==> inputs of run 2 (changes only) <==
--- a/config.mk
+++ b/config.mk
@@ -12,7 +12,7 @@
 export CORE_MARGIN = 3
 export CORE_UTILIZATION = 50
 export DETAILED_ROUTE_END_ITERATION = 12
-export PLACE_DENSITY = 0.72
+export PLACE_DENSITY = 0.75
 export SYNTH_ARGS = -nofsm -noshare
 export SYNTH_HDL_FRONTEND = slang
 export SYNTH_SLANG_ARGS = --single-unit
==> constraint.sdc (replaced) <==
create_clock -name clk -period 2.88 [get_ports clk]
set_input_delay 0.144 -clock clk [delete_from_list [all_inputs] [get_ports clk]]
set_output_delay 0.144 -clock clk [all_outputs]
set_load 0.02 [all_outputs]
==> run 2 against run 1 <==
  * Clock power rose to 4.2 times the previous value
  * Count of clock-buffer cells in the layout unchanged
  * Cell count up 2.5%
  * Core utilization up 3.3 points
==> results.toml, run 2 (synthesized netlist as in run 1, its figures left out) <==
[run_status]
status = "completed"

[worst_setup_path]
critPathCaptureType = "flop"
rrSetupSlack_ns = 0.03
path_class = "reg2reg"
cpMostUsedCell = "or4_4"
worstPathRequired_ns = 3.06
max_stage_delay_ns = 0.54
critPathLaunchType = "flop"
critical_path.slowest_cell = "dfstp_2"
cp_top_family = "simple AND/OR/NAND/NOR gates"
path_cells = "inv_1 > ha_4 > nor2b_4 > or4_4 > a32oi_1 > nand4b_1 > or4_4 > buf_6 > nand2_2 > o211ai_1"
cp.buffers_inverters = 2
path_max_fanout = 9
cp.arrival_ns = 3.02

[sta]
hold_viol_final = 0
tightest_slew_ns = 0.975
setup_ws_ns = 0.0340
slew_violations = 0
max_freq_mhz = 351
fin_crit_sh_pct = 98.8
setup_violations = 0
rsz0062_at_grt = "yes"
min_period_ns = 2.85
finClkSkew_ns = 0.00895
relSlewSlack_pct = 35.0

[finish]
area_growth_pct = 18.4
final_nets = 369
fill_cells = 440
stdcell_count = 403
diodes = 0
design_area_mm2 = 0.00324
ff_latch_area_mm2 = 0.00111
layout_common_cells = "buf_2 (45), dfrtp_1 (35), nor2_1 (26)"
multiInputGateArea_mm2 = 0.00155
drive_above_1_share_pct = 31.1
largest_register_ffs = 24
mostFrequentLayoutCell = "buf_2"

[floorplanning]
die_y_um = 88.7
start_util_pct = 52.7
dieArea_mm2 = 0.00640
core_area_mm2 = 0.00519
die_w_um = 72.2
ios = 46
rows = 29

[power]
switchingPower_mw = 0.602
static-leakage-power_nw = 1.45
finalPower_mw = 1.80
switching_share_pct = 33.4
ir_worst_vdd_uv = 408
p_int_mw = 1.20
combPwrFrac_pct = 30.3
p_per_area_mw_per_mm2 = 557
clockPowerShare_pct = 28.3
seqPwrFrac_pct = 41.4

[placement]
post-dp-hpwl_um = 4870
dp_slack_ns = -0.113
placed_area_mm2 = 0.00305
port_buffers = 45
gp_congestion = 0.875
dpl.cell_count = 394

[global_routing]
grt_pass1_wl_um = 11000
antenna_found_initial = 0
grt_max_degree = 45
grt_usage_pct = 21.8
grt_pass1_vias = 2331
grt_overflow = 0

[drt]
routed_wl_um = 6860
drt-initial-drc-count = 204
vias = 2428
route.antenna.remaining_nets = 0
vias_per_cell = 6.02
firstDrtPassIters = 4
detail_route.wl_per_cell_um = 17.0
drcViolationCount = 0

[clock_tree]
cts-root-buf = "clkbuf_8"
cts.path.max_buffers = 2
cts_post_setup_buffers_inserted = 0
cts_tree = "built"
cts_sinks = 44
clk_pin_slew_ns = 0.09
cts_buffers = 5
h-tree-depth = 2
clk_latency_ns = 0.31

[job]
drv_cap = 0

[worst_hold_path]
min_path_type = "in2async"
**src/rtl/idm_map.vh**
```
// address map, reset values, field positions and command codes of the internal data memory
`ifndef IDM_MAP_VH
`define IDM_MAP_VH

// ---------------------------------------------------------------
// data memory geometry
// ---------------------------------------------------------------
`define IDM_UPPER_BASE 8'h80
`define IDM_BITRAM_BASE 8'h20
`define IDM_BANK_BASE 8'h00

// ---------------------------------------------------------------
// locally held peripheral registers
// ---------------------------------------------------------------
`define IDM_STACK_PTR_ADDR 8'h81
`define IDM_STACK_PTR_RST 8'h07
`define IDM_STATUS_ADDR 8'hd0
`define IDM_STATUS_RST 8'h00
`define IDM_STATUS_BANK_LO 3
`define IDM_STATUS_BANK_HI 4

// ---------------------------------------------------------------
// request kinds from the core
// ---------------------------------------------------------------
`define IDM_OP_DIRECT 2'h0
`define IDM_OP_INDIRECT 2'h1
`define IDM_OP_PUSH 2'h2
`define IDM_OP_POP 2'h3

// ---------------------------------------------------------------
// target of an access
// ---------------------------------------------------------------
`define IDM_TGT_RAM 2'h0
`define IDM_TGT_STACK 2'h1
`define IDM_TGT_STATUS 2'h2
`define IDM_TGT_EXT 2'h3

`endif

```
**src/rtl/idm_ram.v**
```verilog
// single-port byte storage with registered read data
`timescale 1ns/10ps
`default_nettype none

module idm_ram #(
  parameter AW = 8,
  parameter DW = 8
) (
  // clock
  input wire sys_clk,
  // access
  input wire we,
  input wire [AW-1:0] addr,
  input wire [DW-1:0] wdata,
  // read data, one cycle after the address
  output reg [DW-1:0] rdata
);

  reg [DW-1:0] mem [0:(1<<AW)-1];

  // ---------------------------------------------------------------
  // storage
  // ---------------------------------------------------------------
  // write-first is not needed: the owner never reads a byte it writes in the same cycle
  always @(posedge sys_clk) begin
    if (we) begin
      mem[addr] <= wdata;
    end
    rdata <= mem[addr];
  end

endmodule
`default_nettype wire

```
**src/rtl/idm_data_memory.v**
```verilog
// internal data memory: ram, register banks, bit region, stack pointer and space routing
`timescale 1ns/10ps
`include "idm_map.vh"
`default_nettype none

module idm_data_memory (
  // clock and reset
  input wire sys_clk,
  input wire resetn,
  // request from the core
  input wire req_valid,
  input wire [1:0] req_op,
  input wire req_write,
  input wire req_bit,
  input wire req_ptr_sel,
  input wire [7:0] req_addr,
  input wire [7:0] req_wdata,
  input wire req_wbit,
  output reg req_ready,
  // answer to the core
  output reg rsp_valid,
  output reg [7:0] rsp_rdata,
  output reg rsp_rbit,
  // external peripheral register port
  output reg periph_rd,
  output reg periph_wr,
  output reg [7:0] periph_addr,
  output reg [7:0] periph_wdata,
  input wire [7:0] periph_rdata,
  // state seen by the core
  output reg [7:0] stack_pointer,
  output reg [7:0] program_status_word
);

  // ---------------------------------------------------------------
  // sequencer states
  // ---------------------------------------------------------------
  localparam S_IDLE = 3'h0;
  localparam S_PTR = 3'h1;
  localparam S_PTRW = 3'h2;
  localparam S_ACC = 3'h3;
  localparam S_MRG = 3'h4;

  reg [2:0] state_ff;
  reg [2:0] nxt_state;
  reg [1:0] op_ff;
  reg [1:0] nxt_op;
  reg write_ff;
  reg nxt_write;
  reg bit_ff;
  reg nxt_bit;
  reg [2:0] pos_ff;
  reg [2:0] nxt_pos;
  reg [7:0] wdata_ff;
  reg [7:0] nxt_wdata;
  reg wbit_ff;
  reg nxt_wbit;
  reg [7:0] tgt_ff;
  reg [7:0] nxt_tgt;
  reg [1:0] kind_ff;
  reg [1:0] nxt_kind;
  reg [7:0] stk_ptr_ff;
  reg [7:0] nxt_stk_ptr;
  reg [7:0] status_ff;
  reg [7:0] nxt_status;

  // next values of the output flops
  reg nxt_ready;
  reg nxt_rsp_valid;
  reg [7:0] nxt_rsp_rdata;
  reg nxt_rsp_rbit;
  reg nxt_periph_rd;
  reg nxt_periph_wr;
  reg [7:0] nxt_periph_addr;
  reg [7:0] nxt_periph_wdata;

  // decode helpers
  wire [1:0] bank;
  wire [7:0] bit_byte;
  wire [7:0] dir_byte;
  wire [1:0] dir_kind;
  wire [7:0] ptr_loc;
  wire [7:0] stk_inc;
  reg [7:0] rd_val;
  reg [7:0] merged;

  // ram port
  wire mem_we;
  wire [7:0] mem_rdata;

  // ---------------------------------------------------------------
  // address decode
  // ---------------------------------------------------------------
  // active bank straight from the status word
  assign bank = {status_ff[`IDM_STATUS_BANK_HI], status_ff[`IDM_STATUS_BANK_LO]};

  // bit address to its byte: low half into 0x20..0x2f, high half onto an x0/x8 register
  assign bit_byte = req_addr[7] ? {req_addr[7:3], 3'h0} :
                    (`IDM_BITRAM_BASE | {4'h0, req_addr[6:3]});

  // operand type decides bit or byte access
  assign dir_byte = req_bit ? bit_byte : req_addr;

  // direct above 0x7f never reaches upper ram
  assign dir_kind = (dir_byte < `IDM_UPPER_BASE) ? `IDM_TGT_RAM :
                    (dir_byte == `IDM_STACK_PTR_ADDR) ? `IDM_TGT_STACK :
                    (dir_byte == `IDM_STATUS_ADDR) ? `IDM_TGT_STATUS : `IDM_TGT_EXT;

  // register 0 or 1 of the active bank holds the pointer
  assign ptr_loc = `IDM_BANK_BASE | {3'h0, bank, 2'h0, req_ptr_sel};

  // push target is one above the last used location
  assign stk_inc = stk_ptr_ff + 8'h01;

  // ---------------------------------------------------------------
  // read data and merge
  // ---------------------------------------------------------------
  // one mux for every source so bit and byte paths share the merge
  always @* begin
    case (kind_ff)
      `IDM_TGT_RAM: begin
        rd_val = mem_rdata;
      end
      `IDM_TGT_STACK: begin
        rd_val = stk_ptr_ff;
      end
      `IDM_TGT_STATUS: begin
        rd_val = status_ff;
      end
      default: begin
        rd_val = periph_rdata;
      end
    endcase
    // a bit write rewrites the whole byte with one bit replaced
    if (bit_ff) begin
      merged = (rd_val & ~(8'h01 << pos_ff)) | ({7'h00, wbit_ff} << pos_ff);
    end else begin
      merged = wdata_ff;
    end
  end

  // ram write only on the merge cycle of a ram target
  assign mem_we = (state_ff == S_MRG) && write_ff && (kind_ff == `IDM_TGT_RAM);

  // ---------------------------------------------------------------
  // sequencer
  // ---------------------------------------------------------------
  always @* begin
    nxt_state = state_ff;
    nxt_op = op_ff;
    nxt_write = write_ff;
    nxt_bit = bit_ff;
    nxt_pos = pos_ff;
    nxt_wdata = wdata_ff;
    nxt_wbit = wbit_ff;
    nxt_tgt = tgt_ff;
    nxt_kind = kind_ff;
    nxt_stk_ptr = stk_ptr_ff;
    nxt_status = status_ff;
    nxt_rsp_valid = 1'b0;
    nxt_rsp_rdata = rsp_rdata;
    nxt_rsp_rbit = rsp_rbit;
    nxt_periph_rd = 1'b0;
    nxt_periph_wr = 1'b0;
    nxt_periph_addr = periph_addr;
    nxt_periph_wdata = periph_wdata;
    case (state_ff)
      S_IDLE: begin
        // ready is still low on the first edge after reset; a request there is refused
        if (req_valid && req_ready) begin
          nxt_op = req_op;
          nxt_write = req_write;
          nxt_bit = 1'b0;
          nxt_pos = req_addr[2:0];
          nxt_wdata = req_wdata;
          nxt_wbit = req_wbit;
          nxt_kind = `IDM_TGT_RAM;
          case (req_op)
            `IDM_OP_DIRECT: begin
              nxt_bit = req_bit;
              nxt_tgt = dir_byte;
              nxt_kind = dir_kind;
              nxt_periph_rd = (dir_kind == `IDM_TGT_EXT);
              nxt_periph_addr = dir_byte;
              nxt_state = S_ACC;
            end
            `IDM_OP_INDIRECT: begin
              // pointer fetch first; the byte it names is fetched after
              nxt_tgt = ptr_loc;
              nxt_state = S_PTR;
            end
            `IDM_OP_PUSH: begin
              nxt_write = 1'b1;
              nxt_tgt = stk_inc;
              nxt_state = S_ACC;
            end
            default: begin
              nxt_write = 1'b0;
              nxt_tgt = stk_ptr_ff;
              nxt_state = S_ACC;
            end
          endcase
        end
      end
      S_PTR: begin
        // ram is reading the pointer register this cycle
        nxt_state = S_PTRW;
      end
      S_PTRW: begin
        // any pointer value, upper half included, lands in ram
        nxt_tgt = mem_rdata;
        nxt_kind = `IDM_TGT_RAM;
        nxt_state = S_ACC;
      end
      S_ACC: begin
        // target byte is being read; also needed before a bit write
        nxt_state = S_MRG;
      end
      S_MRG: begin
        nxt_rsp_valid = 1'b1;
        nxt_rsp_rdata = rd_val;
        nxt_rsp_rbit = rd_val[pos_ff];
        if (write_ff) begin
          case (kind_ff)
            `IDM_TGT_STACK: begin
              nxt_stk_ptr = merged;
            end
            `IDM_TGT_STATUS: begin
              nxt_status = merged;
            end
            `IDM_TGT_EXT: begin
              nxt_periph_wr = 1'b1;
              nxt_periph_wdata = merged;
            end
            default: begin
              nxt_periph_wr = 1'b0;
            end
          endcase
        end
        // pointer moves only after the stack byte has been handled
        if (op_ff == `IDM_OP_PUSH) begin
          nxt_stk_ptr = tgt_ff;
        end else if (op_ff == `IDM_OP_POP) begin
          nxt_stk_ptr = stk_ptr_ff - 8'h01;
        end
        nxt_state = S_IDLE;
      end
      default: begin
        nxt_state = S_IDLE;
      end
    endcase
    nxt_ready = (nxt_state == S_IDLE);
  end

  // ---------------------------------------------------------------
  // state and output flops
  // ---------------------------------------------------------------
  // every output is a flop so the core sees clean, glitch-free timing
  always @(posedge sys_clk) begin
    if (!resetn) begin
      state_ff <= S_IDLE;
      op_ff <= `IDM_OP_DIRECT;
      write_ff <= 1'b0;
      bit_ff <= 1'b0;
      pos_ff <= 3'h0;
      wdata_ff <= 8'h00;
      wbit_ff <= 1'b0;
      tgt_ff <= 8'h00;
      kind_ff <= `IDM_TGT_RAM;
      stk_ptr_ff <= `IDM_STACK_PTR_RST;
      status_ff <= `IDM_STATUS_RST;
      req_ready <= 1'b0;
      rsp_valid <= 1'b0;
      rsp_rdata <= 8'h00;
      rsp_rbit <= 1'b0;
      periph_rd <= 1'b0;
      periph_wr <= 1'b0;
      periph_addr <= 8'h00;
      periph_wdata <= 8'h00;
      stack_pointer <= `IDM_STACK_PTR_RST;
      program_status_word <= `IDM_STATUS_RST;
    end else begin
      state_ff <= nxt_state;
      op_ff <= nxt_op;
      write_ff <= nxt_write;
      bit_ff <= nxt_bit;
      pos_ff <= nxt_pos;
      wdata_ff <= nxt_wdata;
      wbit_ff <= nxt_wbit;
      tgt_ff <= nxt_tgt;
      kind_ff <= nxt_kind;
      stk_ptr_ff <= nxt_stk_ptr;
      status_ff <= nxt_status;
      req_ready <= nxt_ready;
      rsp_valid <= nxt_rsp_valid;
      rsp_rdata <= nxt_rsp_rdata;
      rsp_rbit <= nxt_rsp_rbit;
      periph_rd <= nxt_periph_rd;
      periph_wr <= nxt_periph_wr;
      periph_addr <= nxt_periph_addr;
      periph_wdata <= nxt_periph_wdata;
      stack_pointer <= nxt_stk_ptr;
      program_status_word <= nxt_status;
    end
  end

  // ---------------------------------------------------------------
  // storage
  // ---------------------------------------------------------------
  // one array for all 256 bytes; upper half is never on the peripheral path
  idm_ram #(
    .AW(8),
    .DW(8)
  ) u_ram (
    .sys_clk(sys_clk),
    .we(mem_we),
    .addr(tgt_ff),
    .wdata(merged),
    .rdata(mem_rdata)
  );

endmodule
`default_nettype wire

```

**What is needed**. Please output the lines of the listing above that fall in the stretch from the one with "-export PLACE_DENSITY = 0.72" through the one with "grt_pass1_wl_um = 11000", exactly and only those.

**Response to the task**.
-export PLACE_DENSITY = 0.72
+export PLACE_DENSITY = 0.75
 export SYNTH_ARGS = -nofsm -noshare
 export SYNTH_HDL_FRONTEND = slang
 export SYNTH_SLANG_ARGS = --single-unit
==> constraint.sdc (replaced) <==
create_clock -name clk -period 2.88 [get_ports clk]
set_input_delay 0.144 -clock clk [delete_from_list [all_inputs] [get_ports clk]]
set_output_delay 0.144 -clock clk [all_outputs]
set_load 0.02 [all_outputs]
==> run 2 against run 1 <==
  * Clock power rose to 4.2 times the previous value
  * Count of clock-buffer cells in the layout unchanged
  * Cell count up 2.5%
  * Core utilization up 3.3 points
==> results.toml, run 2 (synthesized netlist as in run 1, its figures left out) <==
[run_status]
status = "completed"

[worst_setup_path]
critPathCaptureType = "flop"
rrSetupSlack_ns = 0.03
path_class = "reg2reg"
cpMostUsedCell = "or4_4"
worstPathRequired_ns = 3.06
max_stage_delay_ns = 0.54
critPathLaunchType = "flop"
critical_path.slowest_cell = "dfstp_2"
cp_top_family = "simple AND/OR/NAND/NOR gates"
path_cells = "inv_1 > ha_4 > nor2b_4 > or4_4 > a32oi_1 > nand4b_1 > or4_4 > buf_6 > nand2_2 > o211ai_1"
cp.buffers_inverters = 2
path_max_fanout = 9
cp.arrival_ns = 3.02

[sta]
hold_viol_final = 0
tightest_slew_ns = 0.975
setup_ws_ns = 0.0340
slew_violations = 0
max_freq_mhz = 351
fin_crit_sh_pct = 98.8
setup_violations = 0
rsz0062_at_grt = "yes"
min_period_ns = 2.85
finClkSkew_ns = 0.00895
relSlewSlack_pct = 35.0

[finish]
area_growth_pct = 18.4
final_nets = 369
fill_cells = 440
stdcell_count = 403
diodes = 0
design_area_mm2 = 0.00324
ff_latch_area_mm2 = 0.00111
layout_common_cells = "buf_2 (45), dfrtp_1 (35), nor2_1 (26)"
multiInputGateArea_mm2 = 0.00155
drive_above_1_share_pct = 31.1
largest_register_ffs = 24
mostFrequentLayoutCell = "buf_2"

[floorplanning]
die_y_um = 88.7
start_util_pct = 52.7
dieArea_mm2 = 0.00640
core_area_mm2 = 0.00519
die_w_um = 72.2
ios = 46
rows = 29

[power]
switchingPower_mw = 0.602
static-leakage-power_nw = 1.45
finalPower_mw = 1.80
switching_share_pct = 33.4
ir_worst_vdd_uv = 408
p_int_mw = 1.20
combPwrFrac_pct = 30.3
p_per_area_mw_per_mm2 = 557
clockPowerShare_pct = 28.3
seqPwrFrac_pct = 41.4

[placement]
post-dp-hpwl_um = 4870
dp_slack_ns = -0.113
placed_area_mm2 = 0.00305
port_buffers = 45
gp_congestion = 0.875
dpl.cell_count = 394

[global_routing]
grt_pass1_wl_um = 11000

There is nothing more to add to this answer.